# Data provided
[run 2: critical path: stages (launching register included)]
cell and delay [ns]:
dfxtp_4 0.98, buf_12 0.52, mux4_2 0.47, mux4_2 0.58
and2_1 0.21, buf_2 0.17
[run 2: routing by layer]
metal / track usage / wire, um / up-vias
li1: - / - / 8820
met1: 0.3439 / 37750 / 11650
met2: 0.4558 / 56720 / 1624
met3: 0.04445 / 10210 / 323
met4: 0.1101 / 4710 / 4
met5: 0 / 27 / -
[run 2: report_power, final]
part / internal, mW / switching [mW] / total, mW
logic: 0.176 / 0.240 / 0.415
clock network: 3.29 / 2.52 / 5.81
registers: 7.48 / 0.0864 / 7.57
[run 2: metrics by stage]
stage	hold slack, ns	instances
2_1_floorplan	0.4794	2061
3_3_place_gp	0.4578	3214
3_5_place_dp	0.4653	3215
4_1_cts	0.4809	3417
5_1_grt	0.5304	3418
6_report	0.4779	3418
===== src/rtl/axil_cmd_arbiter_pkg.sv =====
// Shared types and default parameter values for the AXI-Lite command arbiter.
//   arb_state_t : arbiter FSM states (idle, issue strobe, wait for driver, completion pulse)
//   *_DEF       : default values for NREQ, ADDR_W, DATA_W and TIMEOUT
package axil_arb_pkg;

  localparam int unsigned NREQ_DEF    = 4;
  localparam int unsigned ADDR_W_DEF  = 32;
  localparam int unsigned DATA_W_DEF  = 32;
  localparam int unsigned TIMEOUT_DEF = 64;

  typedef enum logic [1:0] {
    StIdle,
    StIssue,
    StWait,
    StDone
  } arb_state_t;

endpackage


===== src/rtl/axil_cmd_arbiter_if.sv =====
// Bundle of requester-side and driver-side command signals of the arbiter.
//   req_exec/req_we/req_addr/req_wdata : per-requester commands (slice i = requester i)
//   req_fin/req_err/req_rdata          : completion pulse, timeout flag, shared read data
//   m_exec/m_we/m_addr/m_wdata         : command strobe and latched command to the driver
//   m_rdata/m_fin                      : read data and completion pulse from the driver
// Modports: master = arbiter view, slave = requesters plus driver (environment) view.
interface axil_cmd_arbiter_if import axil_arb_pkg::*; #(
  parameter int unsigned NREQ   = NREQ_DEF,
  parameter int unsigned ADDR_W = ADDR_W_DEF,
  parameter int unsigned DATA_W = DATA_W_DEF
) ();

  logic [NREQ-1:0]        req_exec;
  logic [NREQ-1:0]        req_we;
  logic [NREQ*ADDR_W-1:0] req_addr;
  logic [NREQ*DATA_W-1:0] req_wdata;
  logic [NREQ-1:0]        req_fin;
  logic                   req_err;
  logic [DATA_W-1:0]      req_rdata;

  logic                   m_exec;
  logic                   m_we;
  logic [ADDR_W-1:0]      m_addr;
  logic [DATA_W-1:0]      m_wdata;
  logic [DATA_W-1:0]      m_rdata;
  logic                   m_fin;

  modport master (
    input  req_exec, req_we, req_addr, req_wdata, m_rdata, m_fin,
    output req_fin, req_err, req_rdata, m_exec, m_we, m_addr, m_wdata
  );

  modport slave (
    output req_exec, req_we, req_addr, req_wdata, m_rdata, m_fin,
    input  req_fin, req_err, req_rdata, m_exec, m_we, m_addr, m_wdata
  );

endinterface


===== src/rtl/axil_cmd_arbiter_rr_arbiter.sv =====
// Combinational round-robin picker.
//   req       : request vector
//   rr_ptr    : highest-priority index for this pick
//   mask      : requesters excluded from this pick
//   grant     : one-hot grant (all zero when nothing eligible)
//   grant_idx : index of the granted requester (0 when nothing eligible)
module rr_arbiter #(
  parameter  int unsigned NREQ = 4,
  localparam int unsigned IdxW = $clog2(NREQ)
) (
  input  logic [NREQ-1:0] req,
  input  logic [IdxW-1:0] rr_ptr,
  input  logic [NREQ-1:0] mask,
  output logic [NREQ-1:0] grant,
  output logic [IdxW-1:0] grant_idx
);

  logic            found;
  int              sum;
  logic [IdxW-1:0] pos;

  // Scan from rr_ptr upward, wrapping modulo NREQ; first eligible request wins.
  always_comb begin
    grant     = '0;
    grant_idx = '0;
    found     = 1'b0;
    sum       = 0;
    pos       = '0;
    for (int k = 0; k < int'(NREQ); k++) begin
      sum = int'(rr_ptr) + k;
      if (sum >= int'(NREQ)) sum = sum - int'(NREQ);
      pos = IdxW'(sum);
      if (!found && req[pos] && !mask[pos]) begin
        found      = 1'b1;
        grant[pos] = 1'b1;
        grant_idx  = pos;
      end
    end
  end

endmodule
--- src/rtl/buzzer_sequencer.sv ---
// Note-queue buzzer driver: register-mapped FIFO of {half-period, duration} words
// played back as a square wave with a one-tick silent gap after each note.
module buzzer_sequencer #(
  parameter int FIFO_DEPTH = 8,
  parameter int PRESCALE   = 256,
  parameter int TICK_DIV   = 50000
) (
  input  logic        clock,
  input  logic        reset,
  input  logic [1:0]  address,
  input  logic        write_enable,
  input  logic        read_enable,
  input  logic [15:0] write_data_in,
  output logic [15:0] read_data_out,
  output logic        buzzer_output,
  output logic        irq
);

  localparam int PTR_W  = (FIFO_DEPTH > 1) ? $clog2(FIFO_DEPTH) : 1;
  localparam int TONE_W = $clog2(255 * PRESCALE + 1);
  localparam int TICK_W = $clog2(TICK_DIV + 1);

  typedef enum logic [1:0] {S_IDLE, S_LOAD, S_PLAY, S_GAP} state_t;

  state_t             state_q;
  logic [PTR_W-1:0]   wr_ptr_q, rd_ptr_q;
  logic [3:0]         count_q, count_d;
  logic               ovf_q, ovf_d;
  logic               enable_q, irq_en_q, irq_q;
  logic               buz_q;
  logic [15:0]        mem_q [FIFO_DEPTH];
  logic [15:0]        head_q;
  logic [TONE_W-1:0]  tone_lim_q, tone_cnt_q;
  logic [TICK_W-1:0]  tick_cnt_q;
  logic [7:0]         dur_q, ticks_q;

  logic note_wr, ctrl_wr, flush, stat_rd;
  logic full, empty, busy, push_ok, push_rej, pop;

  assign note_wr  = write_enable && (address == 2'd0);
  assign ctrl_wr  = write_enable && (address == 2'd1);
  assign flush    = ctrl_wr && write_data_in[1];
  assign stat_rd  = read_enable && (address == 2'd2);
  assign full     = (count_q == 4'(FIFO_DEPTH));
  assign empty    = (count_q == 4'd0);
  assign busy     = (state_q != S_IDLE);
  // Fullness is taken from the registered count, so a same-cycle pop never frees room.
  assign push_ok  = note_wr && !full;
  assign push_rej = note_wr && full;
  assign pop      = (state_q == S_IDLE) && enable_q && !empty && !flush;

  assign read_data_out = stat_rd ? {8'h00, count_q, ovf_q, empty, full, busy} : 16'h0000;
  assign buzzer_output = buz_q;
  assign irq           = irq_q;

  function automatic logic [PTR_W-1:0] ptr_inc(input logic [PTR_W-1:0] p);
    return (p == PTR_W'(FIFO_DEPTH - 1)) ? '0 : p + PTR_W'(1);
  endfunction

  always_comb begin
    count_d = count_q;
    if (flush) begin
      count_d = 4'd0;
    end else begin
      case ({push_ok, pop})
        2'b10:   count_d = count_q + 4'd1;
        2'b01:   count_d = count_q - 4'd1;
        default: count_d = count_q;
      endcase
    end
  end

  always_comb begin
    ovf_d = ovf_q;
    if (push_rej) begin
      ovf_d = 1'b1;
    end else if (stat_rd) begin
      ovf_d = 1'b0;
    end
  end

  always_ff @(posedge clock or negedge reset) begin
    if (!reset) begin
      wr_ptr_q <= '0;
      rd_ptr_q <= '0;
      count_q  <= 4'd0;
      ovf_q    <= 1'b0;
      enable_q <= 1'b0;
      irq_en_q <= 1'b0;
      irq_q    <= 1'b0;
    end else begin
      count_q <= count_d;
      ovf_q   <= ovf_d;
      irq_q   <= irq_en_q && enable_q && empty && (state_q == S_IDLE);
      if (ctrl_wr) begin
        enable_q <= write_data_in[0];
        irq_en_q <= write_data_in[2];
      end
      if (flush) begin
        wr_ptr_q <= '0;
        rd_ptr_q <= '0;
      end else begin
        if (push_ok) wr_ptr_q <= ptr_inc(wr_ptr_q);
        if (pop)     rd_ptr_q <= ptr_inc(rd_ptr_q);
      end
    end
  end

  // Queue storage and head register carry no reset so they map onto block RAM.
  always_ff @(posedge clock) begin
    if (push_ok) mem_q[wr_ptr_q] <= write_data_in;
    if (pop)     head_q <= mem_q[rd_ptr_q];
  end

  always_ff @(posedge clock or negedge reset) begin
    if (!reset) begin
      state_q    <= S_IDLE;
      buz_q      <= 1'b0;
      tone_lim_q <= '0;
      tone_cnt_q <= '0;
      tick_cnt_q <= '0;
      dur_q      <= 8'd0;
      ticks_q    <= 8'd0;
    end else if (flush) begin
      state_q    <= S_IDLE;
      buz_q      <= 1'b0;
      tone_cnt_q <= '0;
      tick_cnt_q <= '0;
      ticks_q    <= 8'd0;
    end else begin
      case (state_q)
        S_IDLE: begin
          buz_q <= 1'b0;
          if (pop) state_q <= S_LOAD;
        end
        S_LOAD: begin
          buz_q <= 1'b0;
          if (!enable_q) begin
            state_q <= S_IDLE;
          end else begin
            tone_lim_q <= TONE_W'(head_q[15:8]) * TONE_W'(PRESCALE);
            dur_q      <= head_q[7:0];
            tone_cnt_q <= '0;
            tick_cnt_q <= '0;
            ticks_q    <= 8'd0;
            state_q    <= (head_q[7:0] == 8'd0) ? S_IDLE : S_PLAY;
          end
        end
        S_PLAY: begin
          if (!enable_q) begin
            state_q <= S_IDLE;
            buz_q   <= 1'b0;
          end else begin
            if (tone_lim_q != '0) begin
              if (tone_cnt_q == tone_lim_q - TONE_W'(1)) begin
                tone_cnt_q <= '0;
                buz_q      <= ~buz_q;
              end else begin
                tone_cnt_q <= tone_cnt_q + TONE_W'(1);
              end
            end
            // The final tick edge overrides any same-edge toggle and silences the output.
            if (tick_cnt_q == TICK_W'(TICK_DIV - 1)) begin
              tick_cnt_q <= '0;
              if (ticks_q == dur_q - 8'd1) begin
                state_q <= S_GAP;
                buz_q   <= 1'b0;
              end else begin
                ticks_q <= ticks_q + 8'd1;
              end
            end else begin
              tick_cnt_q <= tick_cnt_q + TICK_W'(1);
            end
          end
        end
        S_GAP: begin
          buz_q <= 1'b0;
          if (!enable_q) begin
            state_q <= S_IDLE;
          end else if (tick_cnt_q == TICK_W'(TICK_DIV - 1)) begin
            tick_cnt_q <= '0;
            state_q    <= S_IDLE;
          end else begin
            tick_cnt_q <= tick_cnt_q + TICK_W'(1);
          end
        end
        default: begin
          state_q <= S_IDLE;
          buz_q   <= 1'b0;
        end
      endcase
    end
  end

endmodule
...
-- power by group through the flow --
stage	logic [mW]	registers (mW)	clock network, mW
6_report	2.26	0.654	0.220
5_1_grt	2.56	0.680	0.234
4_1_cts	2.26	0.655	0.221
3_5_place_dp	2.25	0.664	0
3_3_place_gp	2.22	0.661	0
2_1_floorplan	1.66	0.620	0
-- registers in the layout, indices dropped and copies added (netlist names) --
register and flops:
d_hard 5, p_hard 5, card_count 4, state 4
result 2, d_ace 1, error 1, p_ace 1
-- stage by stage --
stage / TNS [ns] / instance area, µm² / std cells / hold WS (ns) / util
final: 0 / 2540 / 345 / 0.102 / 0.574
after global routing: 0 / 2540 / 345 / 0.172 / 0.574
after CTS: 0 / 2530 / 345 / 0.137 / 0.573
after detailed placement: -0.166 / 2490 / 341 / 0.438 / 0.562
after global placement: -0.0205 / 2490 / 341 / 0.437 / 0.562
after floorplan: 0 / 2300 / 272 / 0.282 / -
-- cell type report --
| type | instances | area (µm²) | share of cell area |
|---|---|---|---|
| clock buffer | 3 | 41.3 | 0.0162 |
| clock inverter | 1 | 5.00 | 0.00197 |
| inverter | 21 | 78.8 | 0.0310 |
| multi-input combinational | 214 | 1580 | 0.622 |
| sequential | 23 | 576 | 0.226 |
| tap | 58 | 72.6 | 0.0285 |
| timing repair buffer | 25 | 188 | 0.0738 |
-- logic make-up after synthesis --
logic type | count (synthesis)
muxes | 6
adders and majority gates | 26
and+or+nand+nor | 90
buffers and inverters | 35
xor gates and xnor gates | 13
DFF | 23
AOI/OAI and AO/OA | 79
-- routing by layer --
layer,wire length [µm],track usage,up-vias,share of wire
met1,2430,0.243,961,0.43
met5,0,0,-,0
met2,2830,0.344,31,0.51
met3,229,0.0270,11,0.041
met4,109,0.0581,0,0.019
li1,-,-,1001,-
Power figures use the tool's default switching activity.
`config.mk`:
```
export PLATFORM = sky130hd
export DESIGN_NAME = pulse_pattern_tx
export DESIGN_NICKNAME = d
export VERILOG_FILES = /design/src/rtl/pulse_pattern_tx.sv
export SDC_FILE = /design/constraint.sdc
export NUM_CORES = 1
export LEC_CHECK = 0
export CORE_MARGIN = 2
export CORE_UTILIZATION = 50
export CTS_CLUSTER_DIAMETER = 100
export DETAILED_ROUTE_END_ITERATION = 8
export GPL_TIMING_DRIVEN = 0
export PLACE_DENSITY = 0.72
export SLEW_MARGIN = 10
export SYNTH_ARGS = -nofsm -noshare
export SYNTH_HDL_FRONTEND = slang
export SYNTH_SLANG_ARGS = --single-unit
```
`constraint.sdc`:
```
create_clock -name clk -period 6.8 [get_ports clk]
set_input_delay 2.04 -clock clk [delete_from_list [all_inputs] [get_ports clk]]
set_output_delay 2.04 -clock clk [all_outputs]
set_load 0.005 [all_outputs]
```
...
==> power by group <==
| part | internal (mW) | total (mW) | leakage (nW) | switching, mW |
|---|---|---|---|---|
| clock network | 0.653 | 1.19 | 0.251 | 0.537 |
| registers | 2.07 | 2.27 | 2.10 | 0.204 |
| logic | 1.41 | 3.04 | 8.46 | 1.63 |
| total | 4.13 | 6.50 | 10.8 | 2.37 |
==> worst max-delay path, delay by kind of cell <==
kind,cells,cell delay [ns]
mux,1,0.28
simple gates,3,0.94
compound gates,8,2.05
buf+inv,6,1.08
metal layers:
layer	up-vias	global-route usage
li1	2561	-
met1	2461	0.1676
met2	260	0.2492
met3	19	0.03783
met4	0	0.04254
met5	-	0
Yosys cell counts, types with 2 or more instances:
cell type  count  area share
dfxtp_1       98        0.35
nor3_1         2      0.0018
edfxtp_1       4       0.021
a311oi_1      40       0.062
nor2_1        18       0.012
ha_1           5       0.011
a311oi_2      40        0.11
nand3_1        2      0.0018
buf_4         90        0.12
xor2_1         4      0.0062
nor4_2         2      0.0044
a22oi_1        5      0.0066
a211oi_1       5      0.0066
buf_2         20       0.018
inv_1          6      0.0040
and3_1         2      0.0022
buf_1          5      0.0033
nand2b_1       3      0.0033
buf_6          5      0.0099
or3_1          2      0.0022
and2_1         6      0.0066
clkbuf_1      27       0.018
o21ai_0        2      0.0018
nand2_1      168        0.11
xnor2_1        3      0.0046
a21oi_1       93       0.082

# How to complete this task
Report all lines of the data that include the word "path".

# Reply to the exercise
[run 2: critical path: stages (launching register included)]
==> worst max-delay path, delay by kind of cell <==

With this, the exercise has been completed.